● Extracted information
**design.v**
```verilog
module tamagotchi_fsm (
    input wire btn_salud,
	input wire btn_ali,
	input wire ult,
    input wire gyro,
	input wire btn_reset,
	input wire btn_test,
    input wire clk,  
    output reg clk_out,  
    output reg [3:0] display_out,
	output reg [1:0] display_out2,  
    output reg [6:0] seg_display,	  
	output reg an,  
    output reg tstled  
    );
    reg [3:0] nivel_salud;
    reg [3:0] nivel_energia;
    reg [3:0] nivel_hambre;
    reg [3:0] nivel_diversion;
    reg [3:0] energia_tst;
    reg [3:0] diversion_tst;
    reg [7:0] timer_salud, timer_energia, timer_hambre, timer_diversion;
    reg [7:0] timer_diversion2, timer_energia2;
    reg  test_mode;  
    reg dead_mode;  
    reg [22:0] contador;    
    parameter DIVISOR = 7500000;  
    initial begin
        nivel_salud <= 4'b0011;    
        nivel_energia <= 4'b0100;  
        nivel_hambre <= 4'b0101;   
        nivel_diversion <= 4'b0110;  
        timer_salud <= 0;
        timer_energia <= 0;
        timer_hambre <= 0;
        timer_diversion <= 0;
        display_out <= 4'b1000;  
        dead_mode <= 1'b0;
        test_mode <= 1'b0; 
        seg_display<= 7'b1111111;  
		contador = 0;
		clk_out = 0;
		an = 0;
		tstled <= 1;
        energia_tst <= 4'b0001;
        diversion_tst <= 4'b0001;
    end
    always @(posedge clk) begin
        if (contador == (DIVISOR - 1)) begin
            contador <= 0;
            clk_out <= ~clk_out;  
        end else begin
            contador <= contador + 1;
        end
    end
    always @(posedge clk_out) begin
		if (!btn_reset) begin  
            nivel_salud <= 4'b1000;    
            nivel_energia <= 4'b1000;  
            nivel_hambre <= 4'b1000;   
            nivel_diversion <= 4'b1000;  
            display_out[3:0] <= 4'b1000;  
            display_out2 <= 2'b00;
            test_mode <= 1'b0;  
            dead_mode <= 1'b0;
            tstled <= 1;
            energia_tst <= 4'b0001;
            diversion_tst <= 4'b0001;
            timer_diversion <= 0;
            timer_energia <= 0;
            timer_hambre <= 0;
            timer_salud <= 0;
        end
		if (!btn_test) begin  
            test_mode <= 1'b1;  
            tstled <= 0;
            nivel_diversion <= 4'b0001;
            nivel_energia <= 4'b0001;
            nivel_salud <= 4'b0001;
            nivel_hambre <= 4'b0001;
            dead_mode <= 1'b0;
            dead_mode <= 1'b0;
            display_out2 <= 2'b00;
        end
        if (nivel_diversion == 4'b0001 && nivel_energia == 4'b0001 && 
            nivel_salud == 4'b0001 && nivel_hambre == 4'b0001 && !test_mode) begin
            dead_mode <= 1'b1;
        end
		if (test_mode) begin
            if (!btn_salud && nivel_salud != 4'b0001) begin
                display_out[3:0] <= 4'b0000;  
                if (display_out[3:0] == 4'b0100) begin
                    nivel_salud <= 4'b0001;
                end
            end
            if (!btn_salud && nivel_salud == 4'b0001) begin
                display_out[3:0] <= 4'b0000;  
                if (display_out[3:0] == 4'b0000) begin
                    nivel_salud <= 4'b1010;
                end
            end
            if (!btn_ali && nivel_hambre != 4'b0001) begin
                display_out[3:0] <= 4'b0010;  
                if (display_out[3:0] == 4'b0110) begin
                    nivel_hambre <= 4'b0001;
                end
            end			
            if (!btn_ali && nivel_hambre == 4'b0001) begin
                display_out[3:0] <= 4'b0110;  
                if (display_out[3:0] == 4'b0010) begin
                    nivel_hambre <= 4'b1010;
                end
            end
            if (ult && diversion_tst == 4'b0001) begin
                display_out[3:0] <= 4'b0011;  
                if (display_out[3:0] == 4'b0011 && timer_diversion2 > 2) begin
                    nivel_diversion <= 4'b1010;
                    timer_diversion2 <= 0;
                    diversion_tst <= 4'b1010;
                end else timer_diversion2 <= timer_diversion2 + 1;
            end
            if (ult && diversion_tst == 4'b1010) begin
                display_out[3:0] <= 4'b0111;  
                if (display_out[3:0] == 4'b0111 && timer_diversion2 > 2) begin
                    nivel_diversion <= 4'b0001;
                    timer_diversion2 <= 0;
                    diversion_tst <= 4'b0001;
                end else timer_diversion2 <= timer_diversion2 + 1;
            end
            if (!gyro && energia_tst == 4'b0001) begin
                display_out[3:0] <= 4'b0001;  
                if (display_out[3:0] == 4'b0001 && timer_energia2 > 2) begin
                    nivel_energia <= 4'b1010;
                    timer_energia2 <= 0;
                    energia_tst <= 4'b1010;
                end else timer_energia2 <= timer_energia2 + 1;
            end
            if (!gyro && energia_tst == 4'b1010) begin
                display_out[3:0] <= 4'b0101;  
                if (display_out[3:0] == 4'b0101 && timer_energia2 > 2) begin
                    nivel_energia <= 4'b0001;
                    timer_energia2 <= 0;
                    energia_tst <= 4'b0001;
                end else timer_energia2 <= timer_energia2 + 1;
            end
        end 
        if (!dead_mode && !test_mode)begin
            if (!btn_salud && nivel_salud < 4'b0101) begin
                display_out[3:0] <= 4'b0000;  
                if (display_out[3:0] == 4'b0000) begin
                    nivel_salud <= nivel_salud + 1;  
                end
            end
            if (!btn_salud && nivel_salud > 4'b0100) begin
                display_out[3:0] <= 4'b0100;  
                if (nivel_salud < 4'b1010 && display_out[3:0] == 4'b0100) begin
                    nivel_salud <= nivel_salud + 1;  
                end
            end
			if (!btn_ali && nivel_hambre < 4'b0101) begin
                display_out[3:0] <= 4'b0010;  
                if (display_out[3:0] == 4'b0010) begin
                    nivel_hambre <= nivel_hambre + 1;  
                end
            end
            if (!btn_ali && nivel_hambre > 4'b0100) begin
                display_out[3:0] <= 4'b0110;  
                if (nivel_hambre < 4'b1010 && display_out[3:0] == 4'b0110) begin
                    nivel_hambre <= nivel_hambre + 1;  
                end
            end
			if (ult && nivel_diversion < 4'b0101)begin
				display_out[3:0] <= 4'b0011;  
				if (display_out[3:0] == 4'b0011 && timer_diversion2 == 6) begin
                    nivel_diversion <= nivel_diversion + 1;  
					 timer_diversion2 <= 0;
				end else timer_diversion2 <= timer_diversion2 + 1;
			end
			if (ult && nivel_diversion > 4'b0100)begin
				display_out[3:0] <= 4'b0111;  
				if (nivel_diversion[3:0] < 4'b1010 && display_out[3:0] == 4'b0111 && timer_diversion2 == 6) begin
                    nivel_diversion <= nivel_diversion + 1;  
				    timer_diversion2 <= 0;
				end else timer_diversion2 <= timer_diversion2 + 1;
			end
            if (!gyro && nivel_energia < 4'b0101)begin
				display_out[3:0] <= 4'b0101;  
                display_out2[1:0] <= 2'b01;  
					if (display_out2[1:0] == 2'b01 && timer_energia2 == 12) begin
						nivel_energia <= nivel_energia + 1;  
						timer_energia2 <= 0;
                end else timer_energia2 <= timer_energia2 + 1;
			end
            if (!gyro && nivel_energia > 4'b0100)begin
				display_out <= 4'b0101;  
                display_out2 <= 2'b01;  
				if (nivel_energia < 4'b1010 && display_out2 == 2'b01 && timer_energia2 == 12) begin
                    nivel_energia <= nivel_energia + 1;  
					timer_energia2 <= 0;
				end else timer_energia2 <= timer_energia2 + 1;
			end
		end
        if (!test_mode) begin
		    if (timer_salud == 24 && nivel_salud > 4'b0001) begin
                nivel_salud <= nivel_salud - 1;
                timer_salud <= 0;
            end else timer_salud <= timer_salud + 1;
				if (nivel_salud == 4'b0001)begin
					timer_salud <= 0;
				end
            if (gyro) begin
                if (!dead_mode) begin
			        display_out2 <= 2'b00;
		            if (timer_energia == 24 && nivel_energia > 4'b0001) begin
                        nivel_energia <= nivel_energia - 1;
                        timer_energia <= 0;
                    end else timer_energia <= timer_energia + 1;
				    if (nivel_energia == 4'b0001)begin
					timer_energia <= 0;
				    end
                end 
                if (dead_mode) begin
                    display_out2 <= 2'b11;
                end
            end
		    if (timer_hambre == 24 && nivel_hambre > 4'b0001) begin
                nivel_hambre <= nivel_hambre - 1;
                timer_hambre <= 0;
            end else timer_hambre <= timer_hambre + 1;
			if (nivel_hambre == 4'b0001)begin
		    	timer_hambre <= 0;
			end
		    if (timer_diversion == 24 && nivel_diversion > 4'b0001) begin
                nivel_diversion <= nivel_diversion - 1;
                timer_diversion <= 0;
            end else timer_diversion <= timer_diversion + 1;
			if (nivel_diversion == 4'b0001)begin
				timer_diversion <= 0;
			end
        end
        case (display_out[1:0])
            2'b00: display_out[2] <= (nivel_salud >= 4'd5) ? 1'b1 : 1'b0;  
            2'b01: display_out[2] <= (nivel_energia >= 4'd5) ? 1'b1 : 1'b0;  
            2'b10: display_out[2] <= (nivel_hambre >= 4'd5) ? 1'b1 : 1'b0;  
            2'b11: display_out[2] <= (nivel_diversion >= 4'd5) ? 1'b1 : 1'b0;  
        endcase
        case (display_out[1:0])
            2'b00: seg_display <= get_seg_display(nivel_salud);    
            2'b01: seg_display <= get_seg_display(nivel_energia);  
            2'b10: seg_display <= get_seg_display(nivel_hambre);   
            2'b11: seg_display <= get_seg_display(nivel_diversion);  
        endcase
    end
    function [6:0] get_seg_display;
        input [3:0] level;
        case (level)
            4'b0000: get_seg_display = 7'b1000000;  
            4'b0001: get_seg_display = 7'b1111001;  
            4'b0010: get_seg_display = 7'b0100100;  
            4'b0011: get_seg_display = 7'b0110000;  
            4'b0100: get_seg_display = 7'b0011001;  
            4'b0101: get_seg_display = 7'b0010010;  
            4'b0110: get_seg_display = 7'b0000010;  
            4'b0111: get_seg_display = 7'b1111000;  
            4'b1000: get_seg_display = 7'b0000000;  
            4'b1001: get_seg_display = 7'b0010000;  
            4'b1010: get_seg_display = 7'b0001000;  
            default: get_seg_display = 7'b1111111;  
        endcase
    endfunction
endmodule
```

● Assigned task
Show each line of the material that includes the word "wire".

● Solution below
    input wire btn_salud,
	input wire btn_ali,
	input wire ult,
    input wire gyro,
	input wire btn_reset,
	input wire btn_test,
    input wire clk,  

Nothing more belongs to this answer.